The technique we present herewith allowed for all the samples in the study group to almost completely avoid tissue shrinkage, by restoring the original dimensions with an easy and fast method, and keep these dimensions stable over time. In addition to its seen effectiveness, it should be emphasized that this technique is, first and foremost, easy to understand, fast, and inexpensive. As a matter of fact, this technique does not require any ad hoc material; indeed, any similar alternatives can be considered. Last but not least, no special know-how is needed. Hence, we propose a fast, cost-effective, and easily feasible procedure for skin shrinkage control.
The main limitations of this study stem from the relatively small number of collected samples, which inherently reduces the variability among the examined animals. This limited sample size can impact the generalizability of our findings. Additionally, the intrinsic challenges associated with the use of cadavers must be acknowledged. It is indeed possible that post-mortem changes influenced every measurement taken, especially because of the dehydration and lysis processes that naturally occur after death. These changes can alter tissue characteristics, potentially affecting the accuracy of the results. However, it is noteworthy that these post-mortem alterations were consistently observed across all specimens analyzed. Moreover, these findings were consistent and align well with previous studies reported in the literature, which include both live specimens and fresh feline cadavers [
5]. This consistency adds a level of validation to our results, suggesting that, despite the limitations, the study contributes valuable insight into a better and updated understanding of the issue and provides an effective method of control for feline skin shrinkage.

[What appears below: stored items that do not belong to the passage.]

### src/core/bridge_if.sv
`timescale 1ns/1ps
`default_nettype none
// settings passed from the control core to one bridge sequencer
interface bridge_if;
  logic       en;        // bridge allowed to drive
  logic [5:0] dac;       // current code
  logic       phase;     // direction
  logic       slow;      // 1 slow decay, 0 mixed
  logic [4:0] off_code;  // off-time code
  logic [3:0] fd_code;   // fast decay code
  logic [1:0] blank;     // blank code
  logic [1:0] sr_mode;   // rectification mode
  logic       osc_tick;  // oscillator period enable
  modport ctrl (output en, dac, phase, slow, off_code, fd_code, blank,
                sr_mode, osc_tick);
  modport seq  (input en, dac, phase, slow, off_code, fd_code, blank,
                sr_mode, osc_tick);
endinterface
`default_nettype wire

### src/core/bridge_seq.sv
`timescale 1ns/1ps
`default_nettype none
module bridge_seq
  import chopper_pkg::*;
(
  // clock and reset
  input  wire logic  ref_clk,
  input  wire logic  sys_rst,
  // settings
  bridge_if.seq      cfg,
  // comparator inputs
  input  wire logic  sense_trip,
  input  wire logic  zero_cross,
  // gate outputs
  output logic       hi_a,
  output logic       lo_a,
  output logic       hi_b,
  output logic       lo_b
);
  // ------------------------------------------------------------
  // state
  // ------------------------------------------------------------
  bridge_state_e state_r;          // chopper phase
  logic [8:0]    cnt_r;            // osc periods in phase
  logic          sr_off_r;         // rectifier dropped this off-time
  logic          phase_r;          // last phase seen
  logic [8:0]    off_len;          // off-time in osc periods
  logic [8:0]    fd_len;           // fast decay in osc periods
  logic [8:0]    blank_len;        // blank in osc periods
  logic          in_fast;          // fast decay portion active
  logic          blanked;          // comparator ignored
  logic          phase_chg;        // direction changed
  // t = (1+n)*8 - 1 oscillator periods
  assign off_len = 9'(({4'h0, cfg.off_code} + 9'h1) * OFF_STEP - 1);
  assign fd_len  = 9'(({5'h0, cfg.fd_code} + 9'h1) * OFF_STEP - 1);
  assign blank_len = (cfg.blank == 2'h0) ? 9'h004 :
                     (cfg.blank == 2'h1) ? 9'h006 :
                     (cfg.blank == 2'h2) ? 9'h008 : 9'h00c;
  assign phase_chg = (cfg.phase != phase_r);
  assign blanked   = (state_r == PH_ON) && (cnt_r < blank_len);
  // mixed: fast until fd count, fd beyond off gives all fast
  assign in_fast = !cfg.slow && (cnt_r < fd_len);
  // ------------------------------------------------------------
  // chopper sequencer
  // ------------------------------------------------------------
  always_ff @(posedge ref_clk) begin
    if (sys_rst) begin
      state_r  <= PH_IDLE;
      cnt_r    <= 9'h000;
      sr_off_r <= 1'b0;
      phase_r  <= 1'b0;
    end else begin
      phase_r <= cfg.phase;
      if (!cfg.en) begin
        // disable command starts an off cycle in decay
        if (state_r == PH_ON) begin
          state_r <= PH_OFF;
          cnt_r   <= 9'h000;
        end else if (state_r == PH_OFF && cfg.osc_tick) begin
          cnt_r <= cnt_r + 9'h1;
          if (cnt_r >= off_len) state_r <= PH_IDLE;
        end
      end else if (state_r != PH_ON && (state_r == PH_IDLE ||
                   (cfg.osc_tick && cnt_r >= off_len))) begin
        state_r  <= PH_ON;
        cnt_r    <= 9'h000;
        sr_off_r <= 1'b0;
      end else if (state_r == PH_ON && phase_chg) begin
        cnt_r <= 9'h000;  // blank restarts on direction change
      end else if (state_r == PH_ON && !blanked && sense_trip) begin
        state_r  <= PH_OFF;
        cnt_r    <= 9'h000;
        sr_off_r <= 1'b0;
      end else if (cfg.osc_tick && cnt_r != 9'h1ff) begin
        cnt_r <= cnt_r + 9'h1;
      end
      // rectifier drop on zero current or reversed current at limit
      if (state_r == PH_OFF &&
          ((cfg.sr_mode == SR_ACTIVE && zero_cross) ||
           (cfg.sr_mode == SR_PASSIVE && sense_trip)))
        sr_off_r <= 1'b1;
    end
  end
  // ------------------------------------------------------------
  // gate decode
  // ------------------------------------------------------------
  logic on_ph, off_ph, sr_on, drive_a;
  assign on_ph  = (state_r == PH_ON) && cfg.en;
  assign off_ph = (state_r == PH_OFF);
  assign drive_a = cfg.phase;
  // rectification enabled unless dropped; disabled mode skips fast part
  assign sr_on = !sr_off_r && (cfg.sr_mode == SR_ACTIVE ||
                 cfg.sr_mode == SR_PASSIVE ||
                 (cfg.sr_mode == SR_DISABLED && !in_fast));
  always_comb begin
    hi_a = 1'b0;
    lo_a = 1'b0;
    hi_b = 1'b0;
    lo_b = 1'b0;
    if (on_ph) begin
      hi_a = drive_a;
      lo_b = drive_a;
      hi_b = !drive_a;
      lo_a = !drive_a;
    end else if (off_ph && sr_on) begin
      if (in_fast) begin
        // fast decay: reverse pair conducts
        hi_a = !drive_a;
        lo_b = !drive_a;
        hi_b = drive_a;
        lo_a = drive_a;
      end else begin
        // slow decay: both low sides
        lo_a = 1'b1;
        lo_b = 1'b1;
      end
    end
  end
  logic unused_dac;
  assign unused_dac = ^cfg.dac;
endmodule
`default_nettype wire

### src/core/microstep_pwm_chopper_control.sv
`timescale 1ns/1ps
`default_nettype none
//
// Contract
// - sink gate supply fault disables all outputs
// - zero current code turns bridge off
// - threshold is (1+code)/64 of reference
// - range bit picks scaling of 4 or 8
// - mixed decay: fast first, then slow
// - fast longer than off-time means all fast
// - pwm timed by internal osc or external clock
// - osc field: internal, div1, div2, div4
// - low-power low disables outputs and pump
// - low-power resets config, off-time top bit set
// - thermal or supply faults disable while present
// - logic lockout disables drivers, resets config
// - overcurrent latches off until low-power toggles; logic lockout also clears it here
// - shorted load through sense does not latch
// - sense comparator blanked after bridge on
// - sense trip starts fixed off-time
// - off cycle on disable or off-time
// - active rectification stops at zero current
// - passive rectification stops at current limit
// - disabled rectification: low side in slow only
// - rectification field: active, disabled, passive
// - data shifted on rising serial clock
// - lowest bit selects word zero or one
//
module microstep_pwm_chopper_control
  import chopper_pkg::*;
(
  // clock and reset
  input  wire logic        ref_clk,
  input  wire logic        sys_rst,
  // serial write port
  input  wire logic        ser_clk,
  input  wire logic        ser_data,
  input  wire logic        ser_frame,
  // power and timing pins
  input  wire logic        low_power_n,
  input  wire logic        ext_osc,
  // supply, thermal and overcurrent monitors
  input  wire logic        sink_gate_supply_fault,
  input  wire logic        gate_pump_supply_low,
  input  wire logic        thermal_fault,
  input  wire logic        logic_supply_lockout,
  input  wire logic        overcurrent_trip,
  // comparators
  input  wire logic        sense_trip1,
  input  wire logic        sense_trip2,
  input  wire logic        zero_cross1,
  input  wire logic        zero_cross2,
  // analog setpoints
  output logic [6:0]       thresh1,
  output logic [6:0]       thresh2,
  output logic             ref_external,
  output logic             range_div4,
  // power control
  output logic             pump_enable,
  output logic             reg_enable,
  // status
  output logic             ocp_latched,
  output logic             outputs_enabled,
  // gate drives
  output logic [3:0]       gates1,
  output logic [3:0]       gates2
);
  // ------------------------------------------------------------
  // serial shift path
  // ------------------------------------------------------------
  logic [WORD_W-1:0] shift_r;     // incoming bits
  logic [WORD_W-1:0] word0_r;     // current and phase word
  logic [WORD_W-1:0] word1_r;     // timing and mode word
  logic              sclk_r;      // last serial clock sample
  logic              frame_r;     // last frame sample
  logic              lp_r;        // last low-power sample
  logic              cfg_clr;     // config reset condition
  logic              sclk_rise;
  logic              frame_rise;
  // pins are synchronous to ref_clk, so plain edge detect is enough
  assign sclk_rise  = ser_clk && !sclk_r;
  assign frame_rise = ser_frame && !frame_r;
  assign cfg_clr    = !low_power_n || logic_supply_lockout;
  // shift in msb first on each rising edge while framed
  always_ff @(posedge ref_clk) begin
    if (sys_rst) begin
      shift_r <= '0;
      sclk_r  <= 1'b0;
      frame_r <= 1'b1;
    end else begin
      sclk_r  <= ser_clk;
      frame_r <= ser_frame;
      if (cfg_clr)
        shift_r <= '0;
      else if (!ser_frame && sclk_rise)
        shift_r <= {shift_r[WORD_W-2:0], ser_data};
    end
  end
  // ------------------------------------------------------------
  // configuration words
  // ------------------------------------------------------------
  // only the last 19 bits of a longer frame are kept
  always_ff @(posedge ref_clk) begin
    if (sys_rst || cfg_clr) begin
      word0_r <= WORD0_RST;
      word1_r <= WORD1_RST;
    end else if (frame_rise) begin
      if (shift_r[SEL_POS])
        word1_r <= shift_r;
      else
        word0_r <= shift_r;
    end
  end
  // ------------------------------------------------------------
  // field decode
  // ------------------------------------------------------------
  logic [DAC_W-1:0] dac1, dac2;
  logic [1:0]       osc_sel, sr_sel;
  logic             run_mode;
  assign dac1     = word0_r[DAC1_POS +: DAC_W];
  assign dac2     = word0_r[DAC2_POS +: DAC_W];
  assign osc_sel  = word1_r[OSC_POS +: 2];
  // reserved code 11 is treated as disabled rectification
  assign sr_sel   = (word1_r[SR_POS +: 2] == 2'h3) ? SR_DISABLED :
                    word1_r[SR_POS +: 2];
  assign run_mode = word1_r[RUN_POS];
  // threshold numerator over 64; zero code gives zero
  assign thresh1 = (dac1 == '0) ? 7'h00 : 7'({1'b0, dac1} + 7'h1);
  assign thresh2 = (dac2 == '0) ? 7'h00 : 7'({1'b0, dac2} + 7'h1);
  assign ref_external = word0_r[REFSEL_POS];
  assign range_div4   = word0_r[RANGE_POS];
  // ------------------------------------------------------------
  // oscillator source and divider
  // ------------------------------------------------------------
  logic [3:0] int_cnt_r;   // internal tick divider
  logic [1:0] ext_cnt_r;   // external edge divider
  logic       ext_r;       // last external clock sample
  logic       ext_rise;
  logic       ext_tick;
  logic       int_tick;
  logic       osc_tick;
  assign ext_rise = ext_osc && !ext_r;
  assign int_tick = (int_cnt_r == 4'(INT_OSC_DIV - 1));
  assign ext_tick = ext_rise && ((osc_sel == OSC_DIV1) ||
                    (osc_sel == OSC_DIV2 && ext_cnt_r[0]) ||
                    (osc_sel == OSC_DIV4 && ext_cnt_r == 2'h3));
  assign osc_tick = (osc_sel == OSC_INT) ? int_tick : ext_tick;
  // internal tick is a 5 MHz rate from the 10 MHz clock, every 2 ref clocks
  always_ff @(posedge ref_clk) begin
    if (sys_rst) begin
      int_cnt_r <= 4'h0;
      ext_cnt_r <= 2'h0;
      ext_r     <= 1'b0;
    end else begin
      ext_r     <= ext_osc;
      int_cnt_r <= int_tick ? 4'h0 : int_cnt_r + 4'h1;
      if (ext_rise)
        ext_cnt_r <= ext_cnt_r + 2'h1;
    end
  end
  // ------------------------------------------------------------
  // faults and enables
  // ------------------------------------------------------------
  logic ocp_r;      // overcurrent latch
  logic drv_ok;     // all outputs allowed
  // latch held until low-power input toggles or logic lockout, cleared on the pin's rising edge or by lockout
  always_ff @(posedge ref_clk) begin
    if (sys_rst || logic_supply_lockout) begin
      ocp_r <= 1'b0;
      // idle level of the pin, so no false wake edge follows reset
      lp_r  <= 1'b1;
    end else begin
      lp_r <= low_power_n;
      if (overcurrent_trip)
        ocp_r <= 1'b1;
      else if (low_power_n && !lp_r)
        ocp_r <= 1'b0;
    end
  end
  // non-latched faults gate the drive only while present
  assign drv_ok = low_power_n && run_mode && !logic_supply_lockout &&
                  !sink_gate_supply_fault &&
                  !gate_pump_supply_low && !thermal_fault &&
                  !ocp_r;
  assign pump_enable     = low_power_n && run_mode;
  assign reg_enable      = low_power_n;
  assign ocp_latched     = ocp_r;
  assign outputs_enabled = drv_ok;
  // ------------------------------------------------------------
  // bridge sequencers
  // ------------------------------------------------------------
  bridge_if b1 ();
  bridge_if b2 ();
  logic [3:0] raw1, raw2;
  assign b1.en       = (dac1 != '0) && drv_ok;
  assign b2.en       = (dac2 != '0) && drv_ok;
  assign b1.dac      = dac1;
  assign b2.dac      = dac2;
  assign b1.phase    = word0_r[PH1_POS];
  assign b2.phase    = word0_r[PH2_POS];
  assign b1.slow     = word0_r[MODE1_POS];
  assign b2.slow     = word0_r[MODE2_POS];
  assign b1.off_code = word1_r[OFF_POS +: OFF_W];
  assign b2.off_code = word1_r[OFF_POS +: OFF_W];
  assign b1.fd_code  = word1_r[FD_POS +: FD_W];
  assign b2.fd_code  = word1_r[FD_POS +: FD_W];
  assign b1.blank    = word1_r[BLANK_POS +: 2];
  assign b2.blank    = word1_r[BLANK_POS +: 2];
  assign b1.sr_mode  = sr_sel;
  assign b2.sr_mode  = sr_sel;
  assign b1.osc_tick = osc_tick;
  assign b2.osc_tick = osc_tick;
  bridge_seq u_seq1 (
    .ref_clk    (ref_clk),
    .sys_rst    (sys_rst),
    .cfg        (b1),
    .sense_trip (sense_trip1),
    .zero_cross (zero_cross1),
    .hi_a       (raw1[3]),
    .lo_a       (raw1[2]),
    .hi_b       (raw1[1]),
    .lo_b       (raw1[0])
  );
  bridge_seq u_seq2 (
    .ref_clk    (ref_clk),
    .sys_rst    (sys_rst),
    .cfg        (b2),
    .sense_trip (sense_trip2),
    .zero_cross (zero_cross2),
    .hi_a       (raw2[3]),
    .lo_a       (raw2[2]),
    .hi_b       (raw2[1]),
    .lo_b       (raw2[0])
  );
  // ------------------------------------------------------------
  // gate output registers
  // ------------------------------------------------------------
  // faults force every driver off, decay included
  always_ff @(posedge ref_clk) begin
    if (sys_rst) begin
      gates1 <= 4'h0;
      gates2 <= 4'h0;
    end else begin
      // a zero code turns the whole bridge off, decay included
      gates1 <= b1.en ? raw1 : 4'h0;
      gates2 <= b2.en ? raw2 : 4'h0;
    end
  end
  // wake settling time is left to the controller
endmodule
`default_nettype wire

Every cat cadaver showing macroscopic skin diseases or lesions was excluded, but no histopathological examination was carried out to exclude the presence of microscopic skin lesions or changes. This may be a further limitation, as we could not exclude the presence of microscopic changes in the examined skin specimens, which we could not detect during the macroscopical evaluation.

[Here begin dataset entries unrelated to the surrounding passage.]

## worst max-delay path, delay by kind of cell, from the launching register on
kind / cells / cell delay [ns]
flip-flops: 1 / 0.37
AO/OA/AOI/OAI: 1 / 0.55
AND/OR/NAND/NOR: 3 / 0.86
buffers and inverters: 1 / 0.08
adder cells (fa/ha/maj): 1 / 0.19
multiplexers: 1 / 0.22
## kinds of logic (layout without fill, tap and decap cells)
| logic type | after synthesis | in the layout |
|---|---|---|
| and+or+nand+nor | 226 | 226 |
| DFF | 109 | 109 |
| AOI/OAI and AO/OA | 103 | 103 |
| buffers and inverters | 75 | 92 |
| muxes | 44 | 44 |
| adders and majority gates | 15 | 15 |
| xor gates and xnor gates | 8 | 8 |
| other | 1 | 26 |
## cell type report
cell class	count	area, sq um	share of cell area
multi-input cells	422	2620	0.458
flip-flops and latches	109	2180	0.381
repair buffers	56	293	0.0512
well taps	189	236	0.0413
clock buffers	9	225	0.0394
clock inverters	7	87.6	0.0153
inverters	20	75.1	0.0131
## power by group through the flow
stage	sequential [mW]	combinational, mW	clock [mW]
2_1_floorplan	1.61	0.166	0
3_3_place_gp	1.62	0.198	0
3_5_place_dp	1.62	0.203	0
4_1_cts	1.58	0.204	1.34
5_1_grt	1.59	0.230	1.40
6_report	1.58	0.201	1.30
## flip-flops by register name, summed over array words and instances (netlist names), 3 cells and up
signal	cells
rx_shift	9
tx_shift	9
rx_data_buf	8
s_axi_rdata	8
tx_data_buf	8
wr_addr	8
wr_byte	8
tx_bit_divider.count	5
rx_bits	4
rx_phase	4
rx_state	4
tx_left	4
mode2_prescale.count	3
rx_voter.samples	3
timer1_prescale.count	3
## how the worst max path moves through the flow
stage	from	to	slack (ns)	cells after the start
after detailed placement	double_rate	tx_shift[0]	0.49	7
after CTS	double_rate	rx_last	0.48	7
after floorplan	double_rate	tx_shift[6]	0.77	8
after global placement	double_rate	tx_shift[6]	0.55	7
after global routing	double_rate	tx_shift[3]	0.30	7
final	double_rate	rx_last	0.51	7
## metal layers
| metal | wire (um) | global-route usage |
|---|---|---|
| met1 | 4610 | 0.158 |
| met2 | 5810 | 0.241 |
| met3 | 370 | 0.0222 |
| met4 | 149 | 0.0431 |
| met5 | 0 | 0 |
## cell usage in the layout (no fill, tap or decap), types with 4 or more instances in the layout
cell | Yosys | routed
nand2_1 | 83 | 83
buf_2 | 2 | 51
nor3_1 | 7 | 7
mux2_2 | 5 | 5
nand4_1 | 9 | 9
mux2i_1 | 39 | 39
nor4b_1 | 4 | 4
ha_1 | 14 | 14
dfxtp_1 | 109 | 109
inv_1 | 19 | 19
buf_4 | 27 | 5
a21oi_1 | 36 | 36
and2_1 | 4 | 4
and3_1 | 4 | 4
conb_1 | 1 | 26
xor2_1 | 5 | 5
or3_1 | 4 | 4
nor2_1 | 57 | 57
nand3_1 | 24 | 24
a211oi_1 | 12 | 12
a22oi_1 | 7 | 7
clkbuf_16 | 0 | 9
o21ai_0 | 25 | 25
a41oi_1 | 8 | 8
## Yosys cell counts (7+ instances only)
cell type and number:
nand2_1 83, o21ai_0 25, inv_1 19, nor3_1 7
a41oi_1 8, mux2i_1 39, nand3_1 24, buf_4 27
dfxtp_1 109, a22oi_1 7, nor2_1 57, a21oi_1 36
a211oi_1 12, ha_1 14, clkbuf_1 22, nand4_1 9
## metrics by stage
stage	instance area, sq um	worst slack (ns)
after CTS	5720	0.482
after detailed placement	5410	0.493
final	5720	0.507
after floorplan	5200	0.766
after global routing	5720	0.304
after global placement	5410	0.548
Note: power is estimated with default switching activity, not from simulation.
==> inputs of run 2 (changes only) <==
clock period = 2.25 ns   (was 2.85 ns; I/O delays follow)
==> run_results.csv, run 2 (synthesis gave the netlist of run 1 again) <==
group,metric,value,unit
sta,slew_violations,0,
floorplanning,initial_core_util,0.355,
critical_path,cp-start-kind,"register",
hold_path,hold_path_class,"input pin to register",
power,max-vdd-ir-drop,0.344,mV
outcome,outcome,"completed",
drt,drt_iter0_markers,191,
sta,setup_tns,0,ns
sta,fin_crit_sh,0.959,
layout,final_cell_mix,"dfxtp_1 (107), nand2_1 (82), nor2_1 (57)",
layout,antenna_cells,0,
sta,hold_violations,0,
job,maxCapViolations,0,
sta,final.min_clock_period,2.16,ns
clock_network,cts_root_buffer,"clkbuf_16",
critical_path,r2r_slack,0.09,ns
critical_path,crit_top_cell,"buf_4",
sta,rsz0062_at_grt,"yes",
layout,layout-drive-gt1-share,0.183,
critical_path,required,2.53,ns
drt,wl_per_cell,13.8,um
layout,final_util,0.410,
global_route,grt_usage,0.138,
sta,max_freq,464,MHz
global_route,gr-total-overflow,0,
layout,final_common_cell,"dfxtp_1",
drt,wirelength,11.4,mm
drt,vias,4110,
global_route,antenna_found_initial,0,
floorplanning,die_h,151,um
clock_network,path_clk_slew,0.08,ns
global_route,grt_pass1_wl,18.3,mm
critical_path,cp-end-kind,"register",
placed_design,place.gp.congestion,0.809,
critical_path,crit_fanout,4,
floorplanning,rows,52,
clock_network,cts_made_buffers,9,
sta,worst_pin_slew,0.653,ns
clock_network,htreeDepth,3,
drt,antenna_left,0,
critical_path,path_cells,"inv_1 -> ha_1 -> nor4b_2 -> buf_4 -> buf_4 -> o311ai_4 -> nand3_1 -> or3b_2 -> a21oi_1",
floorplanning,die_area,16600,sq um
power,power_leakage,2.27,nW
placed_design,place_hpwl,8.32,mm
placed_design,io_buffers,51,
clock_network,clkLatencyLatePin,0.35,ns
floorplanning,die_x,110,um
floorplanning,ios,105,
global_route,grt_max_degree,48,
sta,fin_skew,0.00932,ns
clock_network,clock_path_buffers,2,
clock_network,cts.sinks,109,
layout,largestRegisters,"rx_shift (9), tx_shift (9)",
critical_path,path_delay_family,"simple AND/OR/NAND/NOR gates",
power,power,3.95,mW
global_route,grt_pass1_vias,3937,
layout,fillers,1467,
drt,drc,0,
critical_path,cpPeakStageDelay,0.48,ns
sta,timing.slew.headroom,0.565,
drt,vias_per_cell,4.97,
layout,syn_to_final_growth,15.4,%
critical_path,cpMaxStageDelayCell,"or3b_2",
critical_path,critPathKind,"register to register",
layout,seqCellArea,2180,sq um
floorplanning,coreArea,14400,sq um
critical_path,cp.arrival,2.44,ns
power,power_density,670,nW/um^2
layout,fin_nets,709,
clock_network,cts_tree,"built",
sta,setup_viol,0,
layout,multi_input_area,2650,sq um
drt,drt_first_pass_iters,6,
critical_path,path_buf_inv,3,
--- src/vmsc_pkg.sv ---
// Package with register layout, encodings and reset values for the block.
package vmsc_pkg;

	// System register encodings (op1, CRn, CRm, op2 concatenated).
	localparam logic [13:0] SYSREG_STATUS_ENC  = 14'h32da;
	localparam logic [13:0] SYSREG_CONTROL_ENC = 14'h32df;

	// Maintenance status bit positions.
	localparam int unsigned ST_GRP1_DIS = 7;
	localparam int unsigned ST_GRP1_EN  = 6;
	localparam int unsigned ST_GRP0_DIS = 5;
	localparam int unsigned ST_GRP0_EN  = 4;
	localparam int unsigned ST_NO_PEND  = 3;
	localparam int unsigned ST_NOT_PRES = 2;
	localparam int unsigned ST_UNDERFL  = 1;
	localparam int unsigned ST_EOI      = 0;
	localparam int unsigned ST_WIDTH    = 8;

	// Control register field positions.
	localparam int unsigned CT_PMASK_LSB  = 24;
	localparam int unsigned CT_BP0_LSB    = 21;
	localparam int unsigned CT_BP1_LSB    = 18;
	localparam int unsigned CT_SPLIT_EOI  = 9;
	localparam int unsigned CT_COMMON_BP  = 4;
	localparam int unsigned CT_FIQ_SEL    = 3;
	localparam int unsigned CT_ACK_CTL    = 2;
	localparam int unsigned CT_GRP1_EN    = 1;
	localparam int unsigned CT_GRP0_EN    = 0;

	// Reset values, binary point ceiling and spurious identity.
	localparam logic [31:0] CONTROL_RESET = 32'h0000_0000;
	localparam logic [7:0]  STATUS_RESET  = 8'h00;
	localparam logic [2:0]  BP_SATURATE   = 3'h7;
	localparam logic [9:0]  SPURIOUS_ID   = 10'h3fe;

	// Access levels of the requester.
	typedef enum logic [1:0] {
		VMSC_LVL_OTHER,
		VMSC_LVL_HYP,
		VMSC_LVL_MON
	} vmsc_level_t;

	// List register state field codes.
	localparam logic [1:0] LR_INACTIVE = 2'h0;
	localparam logic [1:0] LR_PENDING  = 2'h1;
	localparam logic [1:0] LR_ACTIVE   = 2'h2;
	localparam logic [1:0] LR_PEND_ACT = 2'h3;

endpackage : vmsc_pkg

--- src/vmsc_lr_scan.sv ---
// Counts valid list register entries and detects any pending one for maintenance flags.
module vmsc_lr_scan import vmsc_pkg::*; #(
	parameter int unsigned NUM_LR = 16
) (
	input  wire logic [2*NUM_LR-1:0] lr_state,
	output logic                     none_pending,
	output logic                     at_most_one
);

	// Inactive entries count neither as valid nor as pending, though the scan sees every state field.
	// Direct-set packets never reach this scan, only list state does.
	always_comb begin
		int unsigned valid_cnt;
		logic        pend_any;
		valid_cnt = 0;
		pend_any  = 1'b0;
		for (int i = 0; i < NUM_LR; i++) begin
			if (lr_state[2*i +: 2] != LR_INACTIVE) begin
				valid_cnt = valid_cnt + 1;
			end
			if (lr_state[2*i +: 2] == LR_PENDING ||
			    lr_state[2*i +: 2] == LR_PEND_ACT) begin
				pend_any = 1'b1;
			end
		end
		none_pending = !pend_any;
		at_most_one  = (valid_cnt <= 1);
	end

endmodule : vmsc_lr_scan

--- src/vmsc_bpoint.sv ---
// Binary point handling: write clamp and common-point read-back.
module vmsc_bpoint import vmsc_pkg::*; (
	input  wire logic [2:0] bp0_wdata,
	input  wire logic [2:0] bp0_cur,
	input  wire logic [2:0] min_bp0,
	output logic      [2:0] bp0_clamped,
	output logic      [2:0] bp1_view
);

	// Values below the minimum are raised to it rather than refused.
	always_comb begin
		bp0_clamped = (bp0_wdata < min_bp0) ? min_bp0 : bp0_wdata;
		bp1_view    = (bp0_cur == BP_SATURATE) ? BP_SATURATE :
		              bp0_cur + 3'h1;
	end

endmodule : vmsc_bpoint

Lastly, all measurements were conducted by a single individual, which typically results in more consistent values. However, this approach may also introduce a greater degree of subjectivity, potentially affecting the overall accuracy and reliability of the results. A balance between consistency and objectivity is essential in this context.
To address these limitations and validate these findings in everyday clinical practice, we plan to conduct additional research through subsequent prospective controlled trials. This approach will help ensure that the results are reliable and applicable in real-world settings, enhancing their significance and utility in patient care.